The pirzadas of Furfura Sharif were not distant from politics — they supported the national movement and opposed Partition — but were sceptical of direct involvement. In the rift between the Left Front and the peasant communities of West Bengal around 15 years ago was the occasion for a rethink. The Bengali-speaking Muslims are peasants, while the Urdu-speaking ones are largely urban, in West Bengal. It was Ms. Banerjee who drew out Toha Siddiqui, an uncle of Mr. Abbas, in her coalition against the Left Front. Mr. Toha became a fierce critic of the Left and a supporter of Ms. Banerjee. The Left Front, meanwhile, cultivated Mr. Abbas.

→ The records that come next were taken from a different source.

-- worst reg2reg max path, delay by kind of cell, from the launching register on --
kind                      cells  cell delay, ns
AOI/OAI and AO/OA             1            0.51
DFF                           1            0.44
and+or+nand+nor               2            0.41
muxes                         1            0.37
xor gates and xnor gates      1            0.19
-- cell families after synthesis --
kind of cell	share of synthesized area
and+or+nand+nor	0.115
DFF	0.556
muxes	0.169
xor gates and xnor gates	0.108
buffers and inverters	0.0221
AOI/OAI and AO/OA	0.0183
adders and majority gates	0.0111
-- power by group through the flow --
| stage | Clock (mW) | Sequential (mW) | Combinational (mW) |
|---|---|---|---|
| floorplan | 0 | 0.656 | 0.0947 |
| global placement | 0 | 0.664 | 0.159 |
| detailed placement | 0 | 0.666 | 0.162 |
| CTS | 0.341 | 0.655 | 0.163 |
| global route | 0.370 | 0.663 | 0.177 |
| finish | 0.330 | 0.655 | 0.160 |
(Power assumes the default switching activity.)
[config.mk]
export PLATFORM = sky130hd
export DESIGN_NAME = rxbd_engine
export DESIGN_NICKNAME = d
export VERILOG_FILES = /design/src/rtl/rxbd_pkg.sv /design/src/rtl/rxbd_hold_fifo.sv /design/src/rtl/rxbd_ring.sv /design/src/rtl/rxbd_engine.sv
export SDC_FILE = /design/constraint.sdc
export NUM_CORES = 1
export LEC_CHECK = 0
export ABC_AREA = 1
export BUFFER_PORTS_ARGS = -buffer_cell sky130_fd_sc_hd__buf_4
export CAP_MARGIN = 25
export CORE_ASPECT_RATIO = 0.7
export CORE_MARGIN = 8
export CORE_UTILIZATION = 28
export DETAILED_ROUTE_END_ITERATION = 8
export HOLD_SLACK_MARGIN = 0.05
export PLACE_DENSITY = 0.42
export SLEW_MARGIN = 20
export SYNTH_ARGS = -nofsm -noshare
export SYNTH_HDL_FRONTEND = slang
export SYNTH_SLANG_ARGS = --single-unit
[constraint.sdc]
create_clock -name clk -period 3.92 [get_ports clk]
set_input_delay 0.392 -clock clk [delete_from_list [all_inputs] [get_ports clk]]
set_output_delay 0.392 -clock clk [all_outputs]
set_load 0.1 [all_outputs]
[src/rtl/rxbd_pkg.sv]
package rxbd_pkg;
  typedef enum logic [2:0] {
    S_IDLE, S_WAIT_AR, S_FETCH, S_XFER, S_APPEND, S_CLOSE, S_DROP
  } rx_state_e;
  localparam int STAT_W    = 4;
  localparam int STAT_CRC  = 0;
  localparam int STAT_SHORT = 1;
  localparam int STAT_LONG = 2;
  localparam int STAT_LATE = 3;
  localparam int MIN_BUF   = 64;
endpackage

[src/rtl/rxbd_hold_fifo.sv]
module rxbd_hold_fifo #(
  parameter int DEPTH = 32,
  parameter int W     = 9
) (
  input  logic         clk,
  input  logic         rst_n,
  input  logic         flush,
  input  logic         push,
  input  logic [W-1:0] din,
  input  logic         pop,
  output logic [W-1:0] dout,
  output logic         empty,
  output logic         full
);
  localparam int PW = $clog2(DEPTH);

  logic [W-1:0] mem_q [DEPTH];
  logic [PW:0]  wp_q, rp_q, wp_d, rp_d;

  assign empty = (wp_q == rp_q);
  assign full  = (wp_q[PW] != rp_q[PW]) && (wp_q[PW-1:0] == rp_q[PW-1:0]);
  assign dout  = mem_q[rp_q[PW-1:0]];

  always_comb begin
    wp_d = wp_q;
    rp_d = rp_q;
    if (flush) begin
      wp_d = '0;
      rp_d = '0;
    end else begin
      if (push && !full) wp_d = wp_q + 1'b1;
      if (pop && !empty) rp_d = rp_q + 1'b1;
    end
  end

  always_ff @(posedge clk or negedge rst_n) begin
    if (!rst_n) begin
      wp_q <= '0;
      rp_q <= '0;
    end else begin
      wp_q <= wp_d;
      rp_q <= rp_d;
    end
  end

  always_ff @(posedge clk) begin
    if (push && !full && !flush) mem_q[wp_q[PW-1:0]] <= din;
  end

  // holding queue must never overflow while early bytes wait for the filter
  assert_no_overflow_R1: assert property (@(posedge clk) disable iff (!rst_n)
    (push && !flush) |-> !full);
endmodule

[src/rtl/rxbd_ring.sv]
module rxbd_ring #(
  parameter int NBD = 8,
  localparam int IW = (NBD > 1) ? $clog2(NBD) : 1
) (
  input  logic          clk,
  input  logic          rst_n,
  input  logic          adv,
  input  logic          wrap,
  input  logic          rewind,
  input  logic [IW-1:0] rew_idx,
  output logic [IW-1:0] idx
);
  logic [IW-1:0] idx_d;

  always_comb begin
    idx_d = idx;
    if (rewind)    idx_d = rew_idx;
    else if (adv)  idx_d = wrap ? '0 : idx + 1'b1;
  end

  always_ff @(posedge clk or negedge rst_n) begin
    if (!rst_n) idx <= '0;
    else        idx <= idx_d;
  end

  assert_wrap_zero_R9: assert property (@(posedge clk) disable iff (!rst_n)
    (adv && wrap && !rewind) |=> (idx == '0));
  assert_step_R9: assert property (@(posedge clk) disable iff (!rst_n)
    (adv && !wrap && !rewind) |=> (idx == $past(idx) + 1'b1));
endmodule

[src/rtl/rxbd_engine.sv]
module rxbd_engine
  import rxbd_pkg::*;
#(
  parameter int NBD       = 8,
  parameter int AW        = 16,
  parameter int LW        = 16,
  parameter int HOLD      = 32,
  parameter int MIN_FRAME = 64,
  parameter int MAX_FRAME = 1518,
  localparam int IW = (NBD > 1) ? $clog2(NBD) : 1
) (
  input  logic              clk,
  input  logic              rst_n,
  input  logic              rx_valid,
  input  logic              rx_sof,
  input  logic              rx_eof,
  input  logic [7:0]        rx_data,
  input  logic              rx_crc_err,
  input  logic              rx_coll,
  input  logic              rx_late_coll,
  input  logic              ar_done,
  input  logic              ar_match,
  input  logic              ext_reject,
  input  logic [LW-1:0]     cfg_buf_len,
  input  logic              cfg_append_en,
  input  logic              cfg_frame_ie,
  input  logic [7:0]        pio_pin,
  input  logic [7:0]        pio_dir,
  input  logic [7:0]        pio_latch,
  output logic [IW-1:0]     bd_idx,
  input  logic              bd_empty,
  input  logic              bd_irq,
  input  logic              bd_wrap,
  input  logic [AW-1:0]     bd_buf_base,
  output logic              bd_wr_en,
  output logic [LW-1:0]     bd_wr_len,
  output logic              bd_wr_last,
  output logic [STAT_W-1:0] bd_wr_stat,
  output logic              mem_we,
  output logic [AW-1:0]     mem_addr,
  output logic [7:0]        mem_wdata,
  output logic              irq_buf,
  output logic              irq_frame,
  output logic              irq_busy
);
  rx_state_e     st_q, st_d;
  logic          in_act_q, in_act_d;
  logic          ar_ok_q, fin_q, crc_q, late_q;
  logic [IW-1:0] start_idx_q;
  logic [AW-1:0] base_q;
  logic [LW-1:0] buf_cnt_q, frame_len_q;

  logic       accept, start, coll_abort, rej_abort, flush, pop;
  logic       f_empty, f_full, ent_eof, buf_full, last_now, full_close;
  logic [8:0] f_dout;

  assign start      = rx_valid && rx_sof && (st_q == S_IDLE) && !in_act_q;
  assign accept     = rx_valid && (in_act_q || start);
  assign coll_abort = rx_coll && in_act_q;
  assign rej_abort  = ext_reject && !coll_abort &&
                      (st_q inside {S_WAIT_AR, S_FETCH, S_XFER, S_APPEND});
  assign flush      = coll_abort || rej_abort || (st_q == S_DROP);
  assign pop        = (st_q == S_XFER) && !f_empty && !coll_abort && !rej_abort;
  assign ent_eof    = f_dout[8];
  assign buf_full   = (buf_cnt_q + LW'(1) == cfg_buf_len);
  assign last_now   = pop && ent_eof && !(cfg_append_en && buf_full);
  assign full_close = pop && buf_full && !last_now;

  rxbd_hold_fifo #(.DEPTH(HOLD), .W(9)) u_hold (
    .clk(clk), .rst_n(rst_n), .flush(flush), .push(accept),
    .din({rx_eof, rx_data}), .pop(pop), .dout(f_dout),
    .empty(f_empty), .full(f_full)
  );

  rxbd_ring #(.NBD(NBD)) u_ring (
    .clk(clk), .rst_n(rst_n), .adv(bd_wr_en), .wrap(bd_wrap),
    .rewind(coll_abort || rej_abort), .rew_idx(start_idx_q), .idx(bd_idx)
  );

  // write-back and data path
  assign bd_wr_en   = full_close || (st_q == S_CLOSE);
  assign bd_wr_last = (st_q == S_CLOSE);
  assign bd_wr_len  = bd_wr_last ? frame_len_q : cfg_buf_len;
  always_comb begin
    bd_wr_stat             = '0;
    bd_wr_stat[STAT_CRC]   = crc_q;
    bd_wr_stat[STAT_SHORT] = frame_len_q < LW'(MIN_FRAME);
    bd_wr_stat[STAT_LONG]  = frame_len_q > LW'(MAX_FRAME);
    bd_wr_stat[STAT_LATE]  = late_q;
  end
  assign mem_we    = pop || ((st_q == S_APPEND) && !coll_abort && !rej_abort);
  assign mem_addr  = base_q + AW'(buf_cnt_q);
  assign mem_wdata = (st_q == S_APPEND) ? ((pio_dir & pio_latch) | (~pio_dir & pio_pin))
                                        : f_dout[7:0];
  assign irq_buf   = full_close && bd_irq;
  assign irq_frame = (st_q == S_CLOSE) && cfg_frame_ie;
  assign irq_busy  = (st_q == S_FETCH) && !bd_empty && !coll_abort && !rej_abort;

  // next state
  always_comb begin
    st_d = st_q;
    unique case (st_q)
      S_IDLE:    if (start) st_d = S_WAIT_AR;
      S_WAIT_AR: if (ar_done) st_d = ar_match ? S_FETCH : S_DROP;
      S_FETCH:   st_d = bd_empty ? (fin_q ? S_APPEND : S_XFER) : S_DROP;
      S_XFER: begin
        if (last_now)        st_d = cfg_append_en ? S_APPEND : S_CLOSE;
        else if (full_close) st_d = S_FETCH;
      end
      S_APPEND:  st_d = S_CLOSE;
      S_CLOSE:   st_d = S_IDLE;
      S_DROP:    if (!in_act_q) st_d = S_IDLE;
      default:   st_d = S_IDLE;
    endcase
    if (coll_abort)     st_d = S_IDLE;
    else if (rej_abort) st_d = S_DROP;
  end

  always_comb begin
    in_act_d = in_act_q;
    if (coll_abort)                in_act_d = 1'b0;
    else if (accept && rx_eof)     in_act_d = 1'b0;
    else if (start)                in_act_d = 1'b1;
  end

  always_ff @(posedge clk or negedge rst_n) begin
    if (!rst_n) begin
      st_q        <= S_IDLE;
      in_act_q    <= 1'b0;
      ar_ok_q     <= 1'b0;
      fin_q       <= 1'b0;
      crc_q       <= 1'b0;
      late_q      <= 1'b0;
      start_idx_q <= '0;
      base_q      <= '0;
      buf_cnt_q   <= '0;
      frame_len_q <= '0;
    end else begin
      st_q     <= st_d;
      in_act_q <= in_act_d;
      if (start) begin
        ar_ok_q     <= 1'b0;
        fin_q       <= 1'b0;
        start_idx_q <= bd_idx;
        frame_len_q <= '0;
        late_q      <= rx_late_coll;
      end else begin
        if ((st_q == S_WAIT_AR) && ar_done && ar_match) ar_ok_q <= 1'b1;
        if (full_close && ent_eof)    fin_q <= 1'b1;
        if (pop)                      frame_len_q <= frame_len_q + LW'(1);
        if (in_act_q && rx_late_coll) late_q <= 1'b1;
      end
      if (accept && rx_eof) crc_q <= rx_crc_err;
      else if (start)       crc_q <= 1'b0;
      if ((st_q == S_FETCH) && bd_empty) begin
        base_q    <= bd_buf_base;
        buf_cnt_q <= '0;
      end else if (mem_we) begin
        buf_cnt_q <= buf_cnt_q + LW'(1);
      end
    end
  end

  assert_no_early_write_R1: assert property (@(posedge clk) disable iff (!rst_n)
    mem_we |-> ar_ok_q);
  assert_buf_len_min_R10: assert property (@(posedge clk) disable iff (!rst_n)
    cfg_buf_len >= LW'(MIN_BUF));
  assert_buf_irq_R4: assert property (@(posedge clk) disable iff (!rst_n)
    irq_buf |-> (bd_wr_en && !bd_wr_last));
  assert_frame_irq_R6: assert property (@(posedge clk) disable iff (!rst_n)
    irq_frame |-> (bd_wr_en && bd_wr_last));
  assert_busy_stops_R3: assert property (@(posedge clk) disable iff (!rst_n)
    irq_busy |=> !mem_we);
  assert_coll_no_close_R5: assert property (@(posedge clk) disable iff (!rst_n)
    coll_abort |=> !bd_wr_en);
endmodule

Word level (Yosys, flattened, before mapping)
Memories as Yosys holds them, arrays and structs flattened.
Cells that the tools add are included.
{ "word_totals": {"regBits": 73, "rom_bits": 0, "latchBits": 0, "memories": 1, "out_inout_bits": 53, "ram_bits": 288} }
{ "memory_table": {"columns": ["name", "words", "word_bits", "read_ports", "rd_ports_with_merged_regs", "wr", "line_no", "rtl"], "rows": [
  ["u_hold.mem_q", 32, 9, 1, 0, 1, "rxbd_hold_fifo.sv:17", "logic [W-1:0] mem_q [DEPTH];"]
]} }
{ "classes": {"bitwise_logic": 4, "eq_ne": 14, "magnitude_cmp": 2, "n_mux": 36, "multipliers": 0, "add_sub_neg": 6, "reduce_logical": 56, "shifts": 0, "div_mod_pow": 0} }
{ "ops": {"columns": ["cell", "count"], "rows": [
  ["16-bit 2-to-1 mux", 5],
  ["3-bit 2-to-1 mux", 13],
  ["16-bit by 1-bit adder with 16-bit output, second input constant", 2],
  ["1-bit logical AND", 30],
  ["6-bit 2-to-1 mux", 4],
  ["3-bit case mux with 6 select lines", 1],
  ["16-bit adder", 1],
  ["8-bit AND", 2],
  ["16-bit equality test", 1],
  ["16-bit by 11-bit > comparator with 1-bit output, second input constant", 1],
  ["16-bit by 7-bit less-than comparator with 1-bit output, second input constant", 1],
  ["2-bit nonzero test", 8],
  ["6-bit by 1-bit adder with 6-bit output, second input constant", 2],
  ["1-bit 2-to-1 mux", 12],
  ["4-bit != test, second input constant", 3],
  ["3-bit equality test, second input constant", 3],
  ["1-bit zero test", 9],
  ["8-bit 2-to-1 mux", 1],
  ["8-bit NOT", 1],
  ["8-bit OR", 1],
  ["3-bit by 2-bit equality test with 1-bit output, second input constant", 2],
  ["6-bit equality test", 1],
  ["5-bit equality test", 1],
  ["1-bit logical OR", 5],
  ["8 further kinds", 8]
]} }

Logic depth before layout (Yosys ltp)
{ "depth": {"depth_word": 15, "mapped_depth": 18, "ltp_nobuf": 18} }

Cells and area by module
From an unflattened synthesis, not the netlist that was laid out.
{ "unflattened": {"cells_unflattened": 1845, "hier_area_um2": 17451.7} }
{ "by_module_without_submodules": {"columns": ["module", "seq_area_each_um2", "cells_each", "n_inst", "area_each_um2"], "rows": [
  ["rxbd_hold_fifo", 8948.6, 1167, 1, 12707.2],
  ["rxbd_engine", 1451.4, 654, 1, 4561.9],
  ["rxbd_ring", 75.1, 24, 1, 182.7]
]} }

Least setup slack after synthesis
No wires, ideal clock.
{ "synth_timing": {"path_type": "register -> output", "startpoint": "reg buf_cnt_q[0]", "endpoint": "out mem_addr[14]", "slack_ns": -0.154, "path_buffers": 0, "arrival_ns": 3.682, "path_stages_with_launch": 11, "cell_sequence": "dfrtp_1 -> ha_1 -> inv_1 -> fa_1 -> o21ai_0 -> a21oi_1 -> o21ai_0 -> a31oi_1 -> o21bai_1 -> a21oi_1 -> xnor2_1"} }
{ "synth_via": {"elab_chain_cells": 1} }
{ "synth_lines": {"columns": ["item", "line_no", "rtl"], "rows": [
  ["start, declared", "rxbd_engine.sv:51", "logic [LW-1:0] buf_cnt_q, frame_len_q;"],
  ["start signal, assigned", "rxbd_engine.sv:159", "buf_cnt_q <= buf_cnt_q + LW'(1);"],
  ["16-bit adder", "rxbd_engine.sv:92", "assign mem_addr = base_q + AW'(buf_cnt_q);"],
  ["end, declared", "rxbd_engine.sv:40", "output logic [AW-1:0] mem_addr,"]
]} }
No other way between the ends.

Worst setup path after layout
{ "layout_timing": {"startpoint": "reg u_hold.rp_q[0]", "endpoint": "out mem_wdata[2]"} }
{ "layout_via": {"elab_chain_cells": 2} }
{ "layout_lines": {"columns": ["item", "line_no", "rtl"], "rows": [
  ["start, declared", "rxbd_hold_fifo.sv:18", "logic [PW:0] wp_q, rp_q, wp_d, rp_d;"],
  ["start signal, assigned", "rxbd_hold_fifo.sv:42", "rp_q <= rp_d;"],
  ["memory read 32 x 9 bit", null, null],
  ["8-bit 2-to-1 mux", "rxbd_engine.sv:93", "assign mem_wdata = (st_q == S_APPEND) ? ((pio_dir & pio_latch) | (~pio_dir & pio_pin))"],
  ["end, declared", "rxbd_engine.sv:41", "output logic [7:0] mem_wdata,"]
]} }
No other way between the ends.

==> out/results.ini <==
[sta]
finalCriticalPeriod_ns=3.656
rsz0062_at_grt=no
slew_violations=0
fmax_mhz=273.5
relSlewSlack_pct=36.58
fin_skew_ns=0.03207
fin_crit_sh_pct=93.26
finalSetupViolCount=0
worst_slew_pin_slew_ns=0.9490
hold_violations=0
holdWs_ns=0.08571

[critical_path]
critPathKind=register to output pin
startpoint_type=register
endpoint=mem_wdata[2]
crit_arrival_ns=3.26
r2r_cells=8
crit_path_end_kind=output pin
reg2reg_to=u_hold.mem_q[28][2]
r2r-start=st_q[0]
regToRegSetupSlack_ns=0.95
critPathRequiredTime_ns=3.53
crit_fanout=56
cp-startpoint=u_hold.rp_q[0]

[finish]
n_antenna_cell=0
final_common_cell=edfxtp_1
area_delta_synth_final_pct=21.84
nFillCells=5972
final_area_um2=20320
fin_cells=2577
final_cell_mix=edfxtp_1, nand2_1, buf_4
nNetsFinal=1846
drive_gt1_share_pct=17.69

[power]
power_leakage_uw=0.007659
power_frac_comb_pct=39.9
p_total_uw=13990
seqPwrFrac_pct=33.2
power_density_nw_per_um2=688.7
clkPwrFrac_pct=26.8
swShare_pct=43.74
p_int_uw=7871
p_sw_uw=6120
vdd_ir_drop_max_v=0.0009177

[synth]
syn-cell-area_um2=16670
seq_area_frac_synth_pct=62.82
ys_ff_latch=361
ys_types=56
synthCells=1563
async_flop_share_pct=20.22
synth_edf_count=288
synth_area_per_cell_um2=10.67
synthesis.nets=1667
ys.flop_type=edfxtp_1
ys_warn_count=0

[detailed_routing]
drt-initial-drc-count=909
drtAntennaViolNets=0
routed_via_density=4.818
wire_per_inst_um=20.21
dr.pass1.iters=5
num_vias=12415
wirelength_mm=52.08
drc=0

[clock_tree]
cts_root_buf=clkbuf_16
clkTransAtPathRegs_ns=0.06
cts_max_path_buffers=3
clock-sinks=361
h-tree-depth=2
clk_latency_ns=0.58
numCtsBuffers=41
cts_tree=done

[global_route]
grt_pass1_wl_mm=79.36
grt_overflow=0
grt_antenna_before_repair=1
grt_max_degree=58
grt_pass1_vias=12484
grtUsageTotal_pct=15.26

[placement]
hpwlAfterDp_mm=34.95
gp_congestion=0.8279
placed_cells=2495
port-buffer-count=132
place_area_um2=18900

[floorplan]
die_y_um=220.2
core_region_area_um2=59400
io_pins=133
dieArea_um2=67740
dieWidth_um=307.7
fp-row-count=75
start_util_pct=28.07

[status]
run_status=complete, no violations

[min_path]
hold_class=input pin to register

[run]
drv_cap=0

worst min path at each step:
stage | start | end | slack [ns] | depth (start not counted)
final | bd_buf_base[12] | base_q[12] | 0.09 | 2
after global routing | bd_buf_base[9] | base_q[9] | 0.06 | 2
after CTS | bd_buf_base[12] | base_q[12] | 0.05 | 2
after detailed placement | rst_n | base_q[2] | 0.37 | 1
after global placement | late_q | late_q | 0.47 | 2
after floorplan | rst_n | base_q[0] | 0.1 | 0
state kept, by name, indices dropped and copies added, names as in the netlist, 3 cells and up:
name and flops:
u_hold.mem_q 288, base_q 16, buf_cnt_q 16, frame_len_q 16
u_hold.rp_q 6, u_hold.wp_q 6, st_q 3, start_idx_q 3
u_ring.idx 3
cells in the mapped netlist, drive strengths merged (11+ instances only):
cell,number,area share [%]
buf,17,0.58
ha,23,1.7
nand2,236,5.6
o221ai,24,1.3
mux2,15,1.0
dfrtp,73,11
nand4,27,1.0
a21oi,51,1.7
inv,102,2.3
o21ai,194,5.9
o22ai,51,1.9
nor2,201,4.9
edfxtp,288,52
nand3,96,3.0
xor2,21,1.1
o211ai,11,0.58
nor3,37,1.2
clkbuf,54,1.2
layer usage:
layer  share of wire, %  GRT usage (%)
met1                 51          22.98
met2                 43          22.99
met3                4.2          2.093
met4                1.7          3.707
met5                  0              0
power groups by stage:
stage | Sequential [µW] | Clock (µW) | Combinational, µW
4_1_cts | 4650 | 3870 | 5630
5_1_grt | 4680 | 4000 | 5960
3_3_place_gp | 4720 | 0 | 5600
6_report | 4650 | 3750 | 5590
2_1_floorplan | 4730 | 0 | 4120
3_5_place_dp | 4720 | 0 | 5610
critical path: stages (launching register included):
cell      delay, ns
dfrtp_4        0.51
inv_4          0.49
o21ai_0        0.19
o221ai_1       0.54
o211ai_1       0.27
nand4_1        0.19
nand3_1        0.10
o21ai_0        0.08
buf_4          0.31
final cells by class:
| cell class | instances | area (µm²) | share of cell area (%) |
|---|---|---|---|
| Sequential cell | 361 | 10480 | 51.59 |
| Multi-Input combinational cell | 1026 | 5515 | 27.15 |
| Timing Repair Buffer | 207 | 1620 | 7.975 |
| Clock buffer | 49 | 1066 | 5.247 |
| Tap cell | 808 | 1011 | 4.976 |
| Inverter | 105 | 401.6 | 1.977 |
| Clock inverter | 21 | 221.5 | 1.090 |
stage by stage:
stage                     setup TNS [ns]  setup slack [ns]  utilization, %
after global routing                   0           0.04395           34.20
after global placement                 0            0.7197           31.78
after floorplan                  -0.3589          -0.03988               -
final                                  0            0.2640           34.20
after detailed placement               0            0.5902           31.83
after CTS                              0           0.07894           34.19
what timing repair did:
| action | in CTS | in global routing |
|---|---|---|
| endpoints found under the setup margin | 1 | 3 |
| buffers inserted | 0 | 0 |
| hold buffers | 12 | 0 |
| resized for setup | 1 | 3 |
| hold endpoints to repair | 38 | 0 |
cells by family after synthesis:
| group | Yosys count | share of synthesized area [%] |
|---|---|---|
| adders and majority gates | 24 | 1.846 |
| DFF | 361 | 62.82 |
| muxes | 23 | 1.493 |
| buffers and inverters | 176 | 4.187 |
| AOI/OAI and AO/OA | 348 | 12.06 |
| and+or+nand+nor | 604 | 16.01 |
| xor gates and xnor gates | 27 | 1.583 |
Note: power is estimated with default switching activity, not from simulation.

“There is now chasm in the family and one cannot be sure how this will play out. The religious appeal may not easily convert to political appeal for Abbas,” says Mr. Islam. The followers of the sect are not sure about supporting him in the political field. “Bhaijan (as he is called) should have stayed away from politics. In Bihar, the split in Muslim votes contributed to the victory of the BJP last year,” said Sheikh Mujibur Rehman, a shopkeeper in Bhangore in South 24 Parganas, a stronghold of the Furfura Sharif.